Ancora sui municipali...senza domicilio
14.04.2016 - Paolo Pamini

Domenica scorsa sarà forse stata l’ultima volta senza municipali forestieri in Ticino? Dipenderà da come nei prossimi mesi il Gran Consiglio affronterà l’iniziativa parlamentare generica “Deregulation elettorale” depositata settimana scorsa proprio da due opinionisti di Economando, Sergio Morisoli e chi scrive. Si potrebbero aprire due possibilità. (1) Se la proposta di togliere completamente il vincolo del domicilio per fare il municipale passerà, allora si andrà in votazione popolare per adattare la Costituzione cantonale, che all’art. 29 cpv. 2 prevede che è eleggibile a membro di un’autorità comunale chi è domiciliato nel Comune. (2) Il Parlamento potrebbe altrimenti scegliere una riforma più cauta, ossia togliere la condizione secondo cui nelle elezioni comunali è eleggibile solo chi è domiciliato da tre mesi nel Comune, permettendo invece ad un forestiero (purché svizzero e maggiorenne) di candidarsi e chiedendo il cambio di domicilio solo ad elezione avvenuta.

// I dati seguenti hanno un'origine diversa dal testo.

## config.mk

```make
export PLATFORM = sky130hd
export DESIGN_NAME = frpm_fifo
export DESIGN_NICKNAME = d
export VERILOG_FILES = /design/src/frpm_pkg.sv /design/src/frpm_fifo.sv
export SDC_FILE = /design/constraint.sdc
export NUM_CORES = 1
export LEC_CHECK = 0
export BUFFER_PORTS_ARGS = -buffer_cell sky130_fd_sc_hd__buf_4
export CORE_MARGIN = 3
export CORE_UTILIZATION = 45
export CTS_BUF_LIST = sky130_fd_sc_hd__clkbuf_4 sky130_fd_sc_hd__clkbuf_8
export DETAILED_ROUTE_END_ITERATION = 10
export PLACE_DENSITY_LB_ADDON = 0.3
export RECOVER_POWER = 25
export REMOVE_ABC_BUFFERS = 1
export SETUP_SLACK_MARGIN = 0.2
export SLEW_MARGIN = 20
export SYNTH_ARGS = -nofsm -noshare
export SYNTH_HDL_FRONTEND = slang
export SYNTH_SLANG_ARGS = --single-unit
export TNS_END_PERCENT = 100
```

## constraint.sdc

```tcl
create_clock -name clk -period 3.19 [get_ports clk]
set_input_delay 0.319 -clock clk [delete_from_list [all_inputs] [get_ports clk]]
set_output_delay 0.319 -clock clk [all_outputs]
set_load 0.01 [all_outputs]
```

Tutto ciò è un’utopia? Le 24 pagine dell’iniziativa contengono molti dettagli; gli interessati la possono richiedere attraverso www.paolopamini.ch. Questo Economando si limita al racconto di due aneddoti avvenuti in Cantoni nei quali da più di dieci anni i cittadini eleggono pure candidati forestieri.

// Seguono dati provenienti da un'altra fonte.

--- src/frpm_div.sv ---
// Pipelined restoring divider, one quotient bit per stage.
// Carries a payload alongside each transfer. Uses no package items.
`timescale 1ns / 1ps

module frpm_div #(
    parameter int DW = 28,
    parameter int VW = 14,
    parameter int QW = 13,
    parameter int PW = 1
) (
    input  logic          clk,
    input  logic          rst_n,
    input  logic          in_valid,
    input  logic [DW-1:0] in_dividend,
    input  logic [VW-1:0] in_divisor,
    input  logic [PW-1:0] in_payload,
    output logic          out_valid,
    output logic [QW-1:0] out_quotient,
    output logic [PW-1:0] out_payload
);

    logic          vld_reg [QW];
    logic [DW-1:0] rem_reg [QW];
    logic [VW-1:0] dvs_reg [QW];
    logic [QW-1:0] quo_reg [QW];
    logic [PW-1:0] pay_reg [QW];

    genvar k;
    generate
        for (k = 0; k < QW; k++)
        begin : g_stage
            localparam int B = QW - 1 - k;
            logic          vld_in;
            logic [DW-1:0] rem_in;
            logic [VW-1:0] dvs_in;
            logic [QW-1:0] quo_in;
            logic [PW-1:0] pay_in;
            logic [DW-1:0] shifted;
            logic          ge;

            if (k == 0)
            begin : g_first
                assign vld_in = in_valid;
                assign rem_in = in_dividend;
                assign dvs_in = in_divisor;
                assign quo_in = '0;
                assign pay_in = in_payload;
            end
            else
            begin : g_next
                assign vld_in = vld_reg[k-1];
                assign rem_in = rem_reg[k-1];
                assign dvs_in = dvs_reg[k-1];
                assign quo_in = quo_reg[k-1];
                assign pay_in = pay_reg[k-1];
            end

            assign shifted = {{(DW-VW){1'b0}}, dvs_in} << B;
            assign ge      = (rem_in >= shifted);

            always_ff @(posedge clk or negedge rst_n)
            begin
                if (!rst_n)
                begin
                    vld_reg[k] <= 1'b0;
                end
                else
                begin
                    vld_reg[k] <= vld_in;
                end
            end

            always_ff @(posedge clk)
            begin
                rem_reg[k] <= ge ? (rem_in - shifted) : rem_in;
                dvs_reg[k] <= dvs_in;
                quo_reg[k] <= quo_in | ({{(QW-1){1'b0}}, ge} << B);
                pay_reg[k] <= pay_in;
            end
        end
    endgenerate

    assign out_valid    = vld_reg[QW-1];
    assign out_quotient = quo_reg[QW-1];
    assign out_payload  = pay_reg[QW-1];

endmodule

--- src/frpm_back.sv ---
// Back part: scales the in-rectangle offset back to source coordinates.
// Depends on frpm_div.
`timescale 1ns / 1ps

module frpm_back #(
    parameter int DIM_BITS = 13
) (
    input  logic                clk,
    input  logic                rst_n,
    input  logic                in_valid,
    input  logic [4*DIM_BITS:0] entry,
    input  logic [DIM_BITS-1:0] source_width,
    input  logic [DIM_BITS-1:0] source_height,
    output logic                done,
    output logic                hit,
    output logic [DIM_BITS-1:0] src_x,
    output logic [DIM_BITS-1:0] src_y
);

    localparam int D  = DIM_BITS;
    localparam int DW = 2*D + 2;

    logic         e_hit;
    logic [D-1:0] e_rx;
    logic [D-1:0] e_ry;
    logic [D-1:0] e_tw;
    logic [D-1:0] e_th;
    logic [D-1:0] smx;
    logic [D-1:0] smy;

    assign e_hit = entry[4*D];
    assign e_rx  = entry[4*D-1 -: D];
    assign e_ry  = entry[3*D-1 -: D];
    assign e_tw  = entry[2*D-1 -: D];
    assign e_th  = entry[D-1:0];
    assign smx   = source_width - 1'b1;
    assign smy   = source_height - 1'b1;

    logic           v1_reg;
    logic           hit1_reg;
    logic [2*D-1:0] prx_reg;
    logic [2*D-1:0] pry_reg;
    logic [D-1:0]   dmx_reg;
    logic [D-1:0]   dmy_reg;

    always_ff @(posedge clk or negedge rst_n)
    begin
        if (!rst_n)
        begin
            v1_reg <= 1'b0;
        end
        else
        begin
            v1_reg <= in_valid;
        end
    end

    always_ff @(posedge clk)
    begin
        hit1_reg <= e_hit;
        prx_reg  <= {{D{1'b0}}, e_rx} * {{D{1'b0}}, smx};
        pry_reg  <= {{D{1'b0}}, e_ry} * {{D{1'b0}}, smy};
        dmx_reg  <= (e_tw > {{(D-1){1'b0}}, 1'b1}) ? (e_tw - 1'b1) : {{(D-1){1'b0}}, 1'b1};
        dmy_reg  <= (e_th > {{(D-1){1'b0}}, 1'b1}) ? (e_th - 1'b1) : {{(D-1){1'b0}}, 1'b1};
    end

    logic         qx_valid;
    logic         qy_valid;
    logic [D-1:0] qx;
    logic [D-1:0] qy;
    logic         hx;
    logic         hy;

    frpm_div #(
        .DW (DW),
        .VW (D + 1),
        .QW (D),
        .PW (1)
    ) u_div_x (
        .clk          (clk),
        .rst_n        (rst_n),
        .in_valid     (v1_reg),
        .in_dividend  ({1'b0, prx_reg, 1'b0} + {{(D+2){1'b0}}, dmx_reg}),
        .in_divisor   ({dmx_reg, 1'b0}),
        .in_payload   (hit1_reg),
        .out_valid    (qx_valid),
        .out_quotient (qx),
        .out_payload  (hx)
    );

    frpm_div #(
        .DW (DW),
        .VW (D + 1),
        .QW (D),
        .PW (1)
    ) u_div_y (
        .clk          (clk),
        .rst_n        (rst_n),
        .in_valid     (v1_reg),
        .in_dividend  ({1'b0, pry_reg, 1'b0} + {{(D+2){1'b0}}, dmy_reg}),
        .in_divisor   ({dmy_reg, 1'b0}),
        .in_payload   (hit1_reg),
        .out_valid    (qy_valid),
        .out_quotient (qy),
        .out_payload  (hy)
    );

    logic         done_reg;
    logic         hit_reg;
    logic [D-1:0] sx_reg;
    logic [D-1:0] sy_reg;
    logic         hit_o;

    assign hit_o = hx && hy;

    always_ff @(posedge clk or negedge rst_n)
    begin
        if (!rst_n)
        begin
            done_reg <= 1'b0;
        end
        else
        begin
            done_reg <= qx_valid && qy_valid;
        end
    end

    always_ff @(posedge clk)
    begin
        hit_reg <= hit_o;
        sx_reg  <= !hit_o ? '0 : ((qx > smx) ? smx : qx);
        sy_reg  <= !hit_o ? '0 : ((qy > smy) ? smy : qy);
    end

    assign done  = done_reg;
    assign hit   = hit_reg;
    assign src_x = sx_reg;
    assign src_y = sy_reg;

endmodule
--- config.mk ---
export PLATFORM = sky130hd
export DESIGN_NAME = frpm_back
export DESIGN_NICKNAME = d
export VERILOG_FILES = /design/src/frpm_div.sv /design/src/frpm_back.sv
export SDC_FILE = /design/constraint.sdc
export NUM_CORES = 2
export LEC_CHECK = 0
export ABC_AREA = 1
export ABC_CLOCK_PERIOD_IN_PS = 9700
export BUFFER_PORTS_ARGS = -buffer_cell sky130_fd_sc_hd__buf_2
export CAP_MARGIN = 20
export CORE_MARGIN = 5
export CORE_UTILIZATION = 45
export CTS_CLUSTER_DIAMETER = 100
export DETAILED_ROUTE_END_ITERATION = 8
export GPL_ROUTABILITY_DRIVEN = 0
export MAX_ROUTING_LAYER = met4
export PLACE_DENSITY_LB_ADDON = 0.3
export RECOVER_POWER = 25
export REMOVE_ABC_BUFFERS = 1
export SETUP_SLACK_MARGIN = 0.02
export SYNTH_ARGS = -nofsm -noshare
export SYNTH_HDL_FRONTEND = slang
export SYNTH_SLANG_ARGS = --single-unit
--- constraint.sdc ---
create_clock -name clk -period 9.7 [get_ports clk]
set_input_delay 0.97 -clock clk [delete_from_list [all_inputs] [get_ports clk]]
set_output_delay 0.97 -clock clk [all_outputs]
set_load 0.02 [all_outputs]
==> results.md <==
- Final nets: 9271
- Final min period: roughly 6.5 ns
- Multi-input gate area: 0.0354 mm^2
- Post-cts repair resize count: 0
- Finish-stage setup viols: 0
- FF+latch count, synth: ~1.3k
- Clk pin slew, worst setup/hold paths: 0.06 ns
- Worst-Margin Slew: between 0.9 and 1 ns
- Worst R2R Setup Slack: slightly above 5 ns
- Synth async-reset ratio: under 10%
- RSZ-0062 raised after global routing: no
- Post-Syn Instances: around 8.2k
- ANT nets after route: 0
- Clk_skew: about 0.029 ns
- R2r startpoint: dmx_reg[1]$_SDFF_PP0_
- Cell accounting for the most synthesized area: dfxtp_1
- Starting Density: around 45%
- CP endpoint kind: flop
- Total wire length: roughly 160000 um
- Max VDD drop: 246 uV
- # IOs: 110
- Max_cap viols: 0
- Logic pwr share: around half
- Die Span Y: just under 400 um
- Final period util: 67.0%
- CTS Sinks: around 1.3k
- Reg power frac: 31.8%
- Synthesized cell area: about 0.067 mm^2
- Vias in the first global route: 52.0k
- Pwr dens: 364 mW/mm^2
- Status: finished clean
- Synthesis Warnings: 0
- Slowest CP cell: fa_1
- Critical Path Most Common Cell: inv_1
- Clk root buf: clkbuf_16
- # DRC: 0
- Buf/Inv on CP: 8
- Avg Inst Size Synth: 8.11 um^2
- Worst r2r path cells: 26
- Top-area cell type share of the netlist area: 37.8%
- Rel. slew slack: between 30% and 40%
- Distinct cells, synth: 67
- Maximum clock path buffer count: 3
- Setup Fix Bufs, Post-CTS: 0
- HP Class: input port to asynchronous set/reset pin
- Htree depth: 4
- Post-synthesis sequential area ratio: 38.3%
- Sw power: 11.6 mW
- Crit path kind: input port to flop
- Vias per cell: 5.03
- Setup ws final: around 3.2 ns
- Hold Buf Count CTS: 0
- First-pass GRT wire length: about 260000 um
- Core area: 0.148 mm^2
- Crit Path Max Fanout: 14
- P_leak: around 36 nW
- Die area: 0.156 mm^2
- Grt ovf: 0
- WP data arrival: 7.16 ns
- Total track usage: 20.5%
- Synth Flop Type: dfxtp_1
- Die width: between 300 and 400 um
- Clk Latency, worst-skew pair: 0.78 ns
- Port-buffer cells: 109
- TritonCTS Buffers: between 100 and 150
- Pint: between 15 and 20 mW
- Setup WS pre-CTS: 2.50 ns
- TritonCTS clock tree: done
- First DRT Iteration DRCs: about 3.6k
- R2R Path End: u_div_x.rem_reg[0][23]$_DFF_P_
- Fmax: approximately 150 MHz
- CP peak stage delay: approximately 0.55 ns
- Top cell family by delay on the critical path: adder cells
- Maximum number of pins on one net before global-route repair: 33
- Initial DRT Pass Iterations: 6
- Fill cells: between 10k and 15k
- Area grow syn2layout: 10.4%
- Req. time, crit path: about 10 ns
- Post-synth top cells: nand2_1 (1536), inv_1 (1371), dfxtp_1 (1261)
- Synth area leaders: dfxtp_1 (38%), ha_1 (10%), nand2_1 (8.6%)
- Dpl hpwl: approximately 130000 um
- Slew Limit Fails: 0
- Antenna violations before repair: 5
- Seq. cell area: ~0.026 mm^2
- Startpoint Class: input port
- Wire per inst: between 15 and 20 um
- Clock power share: 19.0%
- Final Hold Fails: 0
- Post-synth EDFFs: 0
- Final setup TNS: 0 ns
- Switching share of power: between 40% and 50%
- Vias: between 50k and 60k
- Most common cell in the netlist: nand2_1
- Row count: about 140
- Tot Pwr: 26.9 mW
- Layout cells sized above 1: between 6 and 7%
## per-layer routing
metal	GRT usage (%)	wire length (um)
met5	-	0
met2	32.6	70900
met1	26.2	70900
met4	7.94	5980
met3	3.59	9350
## kinds of logic after synthesis
family,count (synthesis),share of synthesized area [%]
AND/OR/NAND/NOR,3014,19.2
buffers and inverters,1499,8.70
flip-flops,1276,38.3
AO/OA/AOI/OAI,1237,10.3
adder cells (fa/ha/maj),802,18.0
XOR/XNOR,417,5.49
## worst register-to-register path: cells and delay by family, from the launching register on
family                     cells  cell delay [ns]
and+or+nand+nor               12             1.75
adders and majority gates      3             1.02
AOI/OAI and AO/OA              3             0.52
xor gates and xnor gates       1             0.18
buffers and inverters          7             0.65
DFF                            1             0.41
## how the worst max path moves through the flow
stage	startpoint	end	slack, ns	cells past startpoint
after global placement	source_height[0]	pry_reg[25]$_DFF_P_	2.55	28
after global routing	source_height[0]	pry_reg[25]$_DFF_P_	2.84	28
after detailed placement	source_height[0]	pry_reg[25]$_DFF_P_	2.50	28
final	source_height[0]	pry_reg[25]$_DFF_P_	3.20	28
after floorplan	source_height[0]	pry_reg[25]$_DFF_P_	3.46	27
after CTS	source_height[0]	pry_reg[25]$_DFF_P_	3.35	28
## layout make-up
| cell class | instances | share of cell area, % |
|---|---|---|
| Multi-Input combinational cell | 5470 | 48.0 |
| Sequential cell | 1276 | 34.7 |
| Inverter | 1393 | 7.09 |
| Clock buffer | 175 | 5.04 |
| Tap cell | 1930 | 3.27 |
| Clock inverter | 59 | 1.11 |
| Timing Repair Buffer | 113 | 0.777 |
| Antenna cell | 1 | 0.00339 |
## power by group through the flow
stage / sequential (mW) / combinational, mW / clock, mW
after global placement: 8.61 / 12.9 / 0
after CTS: 8.54 / 13.2 / 5.27
after floorplan: 8.13 / 10.2 / 0
final: 8.55 / 13.2 / 5.12
after global routing: 8.76 / 15.1 / 5.51
after detailed placement: 8.64 / 13.1 / 0
## metrics by stage
stage / utilization, % / area, um^2 / cells / hold WS (ns)
2_1_floorplan: - / 66200 / 8139 / 0.310
3_3_place_gp: 46.9 / 69200 / 10182 / 0.310
3_5_place_dp: 46.9 / 69200 / 10182 / 0.312
4_1_cts: 50.0 / 73800 / 10416 / 0.0466
5_1_grt: 50.0 / 73800 / 10416 / 0.272
6_report: 50.0 / 73800 / 10417 / 0.257
## layout by cell type, fill, tap and decap left out, drive strengths merged, types with 2 or more instances in the layout
| cell type | n |
|---|---|
| nor3 | 111 |
| clkinvlp | 7 |
| a31oi | 38 |
| and3 | 3 |
| a21boi | 18 |
| o221ai | 2 |
| a21oi | 497 |
| nor4 | 75 |
| dfrtp | 15 |
| o311ai | 3 |
| o21ai | 531 |
| o211ai | 25 |
| buf | 111 |
| nand2 | 1559 |
| nor3b | 5 |
| dfxtp | 1261 |
| o21a | 22 |
| clkbuf | 177 |
| nand3 | 258 |
| inv | 1401 |
| a211oi | 10 |
| o211a | 3 |
| or2 | 75 |
| bufinv | 8 |
| nor2 | 790 |
| a21o | 41 |
| xnor2 | 200 |
| nand3b | 24 |
| o2111ai | 16 |
| nand4 | 107 |
| fa | 268 |
| and2 | 5 |
| xor2 | 217 |
| a2111oi | 4 |
| clkinv | 36 |
| o21bai | 20 |
| ha | 534 |
| o31ai | 4 |
(Power assumes the default switching activity.)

L’attuale sindaco di Rapperswil (SG) è il pipidino Erich Zoller. La cosa interessante è che nel 2011, anno di elezione, Zoller non era domiciliato a Rapperswil bensì addirittura sindaco di un’altra cittadina sangallese, Sargans. Inoltre, dal 1997 al 2003 era stato sindaco di Weesen, un paese sul Lago di Walenstadt. Esattamente come succede nel mondo professionale, nel 2011 il signor Zoller si è presentato agli elettori di Rapperswil mettendo sul tavolo la sua esperienza politica e parimenti dimostrando di comprendere i problemi specifici della cittadina, a dispetto di chi afferma che un forestiero non sia in grado di comprendere il “territorio”. Inoltre, poiché un candidato forestiero fa carriera proprio grazie alla sua reputazione personale, ci si può di principio attendere una maggiore integrità e determinazione nel mantenere le promesse fatte ai cittadini, anziché essere potenzialmente guidato da interessi di bottega locali.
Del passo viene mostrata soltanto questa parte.